### [RECORDS FOR THE TASK]

────────

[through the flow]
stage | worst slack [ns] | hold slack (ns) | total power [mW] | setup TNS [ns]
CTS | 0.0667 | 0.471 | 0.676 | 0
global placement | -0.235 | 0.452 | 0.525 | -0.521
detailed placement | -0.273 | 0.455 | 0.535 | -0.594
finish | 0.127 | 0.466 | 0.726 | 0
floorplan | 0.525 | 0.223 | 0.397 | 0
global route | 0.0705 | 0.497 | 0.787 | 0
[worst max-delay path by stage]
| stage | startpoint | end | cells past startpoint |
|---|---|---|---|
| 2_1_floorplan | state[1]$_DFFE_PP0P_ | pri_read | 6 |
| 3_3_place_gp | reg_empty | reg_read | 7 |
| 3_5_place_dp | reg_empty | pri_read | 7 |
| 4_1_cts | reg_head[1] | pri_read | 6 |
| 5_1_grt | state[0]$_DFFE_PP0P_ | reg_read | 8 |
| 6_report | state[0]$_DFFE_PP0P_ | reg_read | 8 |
<file path="src/rtl/sram_pkg.sv">
// Shared types and default sizes for the SoC SRAM port 0 arbiter.
package sram_pkg;

    localparam int DATA_WIDTH = 32;
    localparam int ADDR_WIDTH = 11;
    localparam int NUM_WMASKS = DATA_WIDTH / 8;

    typedef enum logic {
        REQ_M0 = 1'b0,
        REQ_M1 = 1'b1
    } req_id_e;

    typedef struct packed {
        logic                  we;
        logic [NUM_WMASKS-1:0] be;
        logic [ADDR_WIDTH-1:0] addr;
        logic [DATA_WIDTH-1:0] wdata;
    } sram_req_t;

endpackage

</file>
<file path="src/rtl/rr_arb2.sv">
// Two-way grant generator: round-robin on contention, or fixed m0 priority
// when SRAM_ARB_FIXED_PRIO_EN is defined. Grants are suppressed during reset.
module rr_arb2 (
`ifndef SRAM_ARB_FIXED_PRIO_EN
    input  logic       clk,
`endif
    input  logic       rst_n,
    input  logic [1:0] req,
    output logic [1:0] gnt
);
    import sram_pkg::*;

`ifdef SRAM_ARB_FIXED_PRIO_EN
    // NOTE: gnt gets a default before any branch so no path leaves it unassigned (no latch).
    always_comb begin
        gnt = 2'b00;
        if (rst_n) begin
            if (req[0]) begin
                gnt = 2'b01;
            end else if (req[1]) begin
                gnt = 2'b10;
            end
        end
    end
`else
    req_id_e last;

    always_comb begin
        gnt = 2'b00;
        if (rst_n) begin
            if (req == 2'b11) begin
                // The master that did not win last time takes the contended slot.
                gnt = (last == REQ_M1) ? 2'b01 : 2'b10;
            end else begin
                gnt = req;
            end
        end
    end

    // NOTE: state is updated with non-blocking assignments so every flop samples pre-edge values.
    always_ff @(posedge clk or negedge rst_n) begin
        if (!rst_n) begin
            last <= REQ_M1;
        end else if (gnt[0]) begin
            last <= REQ_M0;
        end else if (gnt[1]) begin
            last <= REQ_M1;
        end
    end
`endif

endmodule

</file>
<file path="src/rtl/sram_port_arbiter.sv">
// Shares SRAM port 0 between m0 (fetch) and m1 (load/store); routes the
// one-cycle-latency response back. SRAM_ARB_FIXED_PRIO_EN selects fixed m0 priority.
module sram_port_arbiter #(
    parameter int NUM_WMASKS = sram_pkg::NUM_WMASKS,
    parameter int DATA_WIDTH = sram_pkg::DATA_WIDTH,
    parameter int ADDR_WIDTH = sram_pkg::ADDR_WIDTH
) (
    input  logic                  clk,
    input  logic                  rst_n,

    input  logic                  m0_req,
    output logic                  m0_gnt,
    input  logic                  m0_we,
    input  logic [NUM_WMASKS-1:0] m0_be,
    input  logic [ADDR_WIDTH-1:0] m0_addr,
    input  logic [DATA_WIDTH-1:0] m0_wdata,
    output logic                  m0_rvalid,
    output logic [DATA_WIDTH-1:0] m0_rdata,

    input  logic                  m1_req,
    output logic                  m1_gnt,
    input  logic                  m1_we,
    input  logic [NUM_WMASKS-1:0] m1_be,
    input  logic [ADDR_WIDTH-1:0] m1_addr,
    input  logic [DATA_WIDTH-1:0] m1_wdata,
    output logic                  m1_rvalid,
    output logic [DATA_WIDTH-1:0] m1_rdata,

    output logic                  sram_csb0,
    output logic                  sram_web0,
    output logic [NUM_WMASKS-1:0] sram_wmask0,
    output logic [ADDR_WIDTH-1:0] sram_addr0,
    output logic [DATA_WIDTH-1:0] sram_din0,
    input  logic [DATA_WIDTH-1:0] sram_dout0
);
    import sram_pkg::*;

    logic [1:0] gnt;
    logic       granted;
    logic       win_we;
    req_id_e    win_id;

    logic       rsp_vld;
    req_id_e    rsp_id;
    logic       rsp_we;

    rr_arb2 u_arb (
`ifndef SRAM_ARB_FIXED_PRIO_EN
        .clk   (clk),
`endif
        .rst_n (rst_n),
        .req   ({m1_req, m0_req}),
        .gnt   (gnt)
    );

    assign m0_gnt  = gnt[0];
    assign m1_gnt  = gnt[1];
    assign granted = |gnt;
    assign win_id  = gnt[1] ? REQ_M1 : REQ_M0;
    assign win_we  = gnt[1] ? m1_we : m0_we;

    always_comb begin
        sram_csb0   = 1'b1;
        sram_web0   = 1'b1;
        sram_wmask0 = '0;
        sram_addr0  = '0;
        sram_din0   = '0;
        if (gnt[0]) begin
            sram_csb0   = 1'b0;
            sram_web0   = ~m0_we;
            sram_wmask0 = m0_be;
            sram_addr0  = m0_addr;
            sram_din0   = m0_wdata;
        end else if (gnt[1]) begin
            sram_csb0   = 1'b0;
            sram_web0   = ~m1_we;
            sram_wmask0 = m1_be;
            sram_addr0  = m1_addr;
            sram_din0   = m1_wdata;
        end
    end

    // Tracks the access issued last cycle; its data arrives on sram_dout0 now.
    always_ff @(posedge clk or negedge rst_n) begin
        if (!rst_n) begin
            rsp_vld <= 1'b0;
            rsp_id  <= REQ_M0;
            rsp_we  <= 1'b0;
        end else begin
            rsp_vld <= granted;
            if (granted) begin
                rsp_id <= win_id;
                rsp_we <= win_we;
            end
        end
    end

    assign m0_rvalid = rsp_vld && (rsp_id == REQ_M0);
    assign m1_rvalid = rsp_vld && (rsp_id == REQ_M1);
    assign m0_rdata  = (m0_rvalid && !rsp_we) ? sram_dout0 : '0;
    assign m1_rdata  = (m1_rvalid && !rsp_we) ? sram_dout0 : '0;

endmodule

</file>
==> config.mk <==
export PLATFORM = sky130hd
export DESIGN_NAME = stack_unit
export DESIGN_NICKNAME = d
export VERILOG_FILES = /design/src/rtl/stack_unit.sv
export SDC_FILE = /design/constraint.sdc
export NUM_CORES = 1
export LEC_CHECK = 0
export BUFFER_PORTS_ARGS = -buffer_cell sky130_fd_sc_hd__buf_2
export CORE_MARGIN = 8
export CORE_UTILIZATION = 50
export DETAILED_ROUTE_END_ITERATION = 6
export HOLD_SLACK_MARGIN = 0.08
export PLACE_DENSITY = 0.76
export SLEW_MARGIN = 20
export SYNTH_ARGS = -nofsm -noshare
export SYNTH_HDL_FRONTEND = slang
export SYNTH_SLANG_ARGS = --single-unit
==> constraint.sdc <==
create_clock -name clk -period 5.7 [get_ports clk]
set_input_delay 0.57 -clock clk [delete_from_list [all_inputs] [get_ports clk]]
set_output_delay 0.57 -clock clk [all_outputs]
set_load 0.03 [all_outputs]
$ cat src/rtl/jtdd_prom_we_ctrl.sv
// ROM download router for Double Dragon: turns the ioctl byte stream into
// SDRAM byte-lane writes (linear and plane-interleaved regions) and one-hot BRAM strobes.
module jtdd_prom_we_ctrl #(
  parameter logic [21:0] BANK_ADDR  = 22'h00000,
  parameter logic [21:0] MAIN_ADDR  = 22'h20000,
  parameter logic [21:0] SND_ADDR   = 22'h28000,
  parameter logic [21:0] ADPCM_0    = 22'h30000,
  parameter logic [21:0] ADPCM_1    = 22'h40000,
  parameter logic [21:0] CHAR_ADDR  = 22'h50000,
  parameter logic [21:0] SCRZW_ADDR = 22'h60000,
  parameter logic [21:0] SCRXY_ADDR = 22'h80000,
  parameter logic [21:0] OBJWZ_ADDR = 22'hA0000,
  parameter logic [21:0] OBJXY_ADDR = 22'hE0000,
  parameter logic [21:0] MCU_ADDR   = 22'h120000,
  parameter logic [21:0] PROM_ADDR  = 22'h124000,
  parameter int          PROM_W     = 4
) (
  input  logic              clk,
  input  logic              rst_n,
  input  logic              downloading,
  input  logic [21:0]       ioctl_addr,
  input  logic [7:0]        ioctl_data,
  input  logic              ioctl_wr,
  output logic [21:0]       prog_addr,
  output logic [7:0]        prog_data,
  output logic [1:0]        prog_mask,
  output logic              prog_we,
  output logic [PROM_W-1:0] prom_we
);

  // A misordered linear layout blanks the linear ROMs instead of scrambling them.
  localparam logic LAYOUT_OK = (BANK_ADDR <= MAIN_ADDR) && (MAIN_ADDR <= SND_ADDR) &&
                               (SND_ADDR <= ADPCM_0) && (ADPCM_0 <= ADPCM_1) &&
                               (ADPCM_1 <= CHAR_ADDR) && (CHAR_ADDR <= SCRZW_ADDR);
  localparam logic [21:0] SCR_BASE = SCRZW_ADDR >> 1;
  localparam logic [21:0] OBJ_BASE = OBJWZ_ADDR >> 1;
  localparam logic [21:0] PROM_N   = 22'(PROM_W);

  logic              accept, upd, we_nxt;
  logic [21:0]       a, prom_off, prom_k, addr_nxt;
  logic [1:0]        mask_nxt;
  logic [PROM_W-1:0] prom_nxt;

  assign a        = ioctl_addr;
  assign accept   = ioctl_wr && downloading;
  assign prom_off = a - PROM_ADDR;
  assign prom_k   = (prom_off >> 8) + 22'd1;

  always_comb begin
    upd      = 1'b0;
    we_nxt   = 1'b0;
    prom_nxt = '0;
    addr_nxt = '0;
    mask_nxt = 2'b11;
    if (accept) begin
      if (a < SCRZW_ADDR) begin
        upd      = LAYOUT_OK;
        we_nxt   = LAYOUT_OK;
        addr_nxt = a >> 1;
        mask_nxt = a[0] ? 2'b01 : 2'b10;
      end else if (a < OBJWZ_ADDR) begin
        upd    = 1'b1;
        we_nxt = 1'b1;
        if (a < SCRXY_ADDR) begin
          addr_nxt = SCR_BASE + (a - SCRZW_ADDR);
          mask_nxt = 2'b10;
        end else begin
          addr_nxt = SCR_BASE + (a - SCRXY_ADDR);
          mask_nxt = 2'b01;
        end
      end else if (a < MCU_ADDR) begin
        upd    = 1'b1;
        we_nxt = 1'b1;
        if (a < OBJXY_ADDR) begin
          addr_nxt = OBJ_BASE + (a - OBJWZ_ADDR);
          mask_nxt = 2'b10;
        end else begin
          addr_nxt = OBJ_BASE + (a - OBJXY_ADDR);
          mask_nxt = 2'b01;
        end
      end else if (a < PROM_ADDR) begin
        upd         = 1'b1;
        addr_nxt    = a - MCU_ADDR;
        prom_nxt[0] = 1'b1;
      end else if (prom_k < PROM_N) begin
        // bytes past the last PROM fall through with no strobe
        upd      = 1'b1;
        addr_nxt = {14'd0, prom_off[7:0]};
        for (int i = 1; i < PROM_W; i++) prom_nxt[i] = (prom_k == 22'(i));
      end
    end
  end

  always_ff @(posedge clk or negedge rst_n) begin
    if (!rst_n) begin
      prog_addr <= '0;
      prog_data <= '0;
      prog_mask <= 2'b11;
      prog_we   <= 1'b0;
      prom_we   <= '0;
    end else begin
      prog_we <= we_nxt;
      prom_we <= prom_nxt;
      if (upd) begin
        prog_addr <= addr_nxt;
        prog_data <= ioctl_data;
        prog_mask <= mask_nxt;
      end
    end
  end

endmodule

────────

### [WHAT THE EXERCISE ASKS]
Take the lines from the first line of the listing up to and including the line with "finish | 0.127 | 0.466 | 0.726 | 0" and give them again exactly.

### [WRITTEN SOLUTION]
[through the flow]
stage | worst slack [ns] | hold slack (ns) | total power [mW] | setup TNS [ns]
CTS | 0.0667 | 0.471 | 0.676 | 0
global placement | -0.235 | 0.452 | 0.525 | -0.521
detailed placement | -0.273 | 0.455 | 0.535 | -0.594
finish | 0.127 | 0.466 | 0.726 | 0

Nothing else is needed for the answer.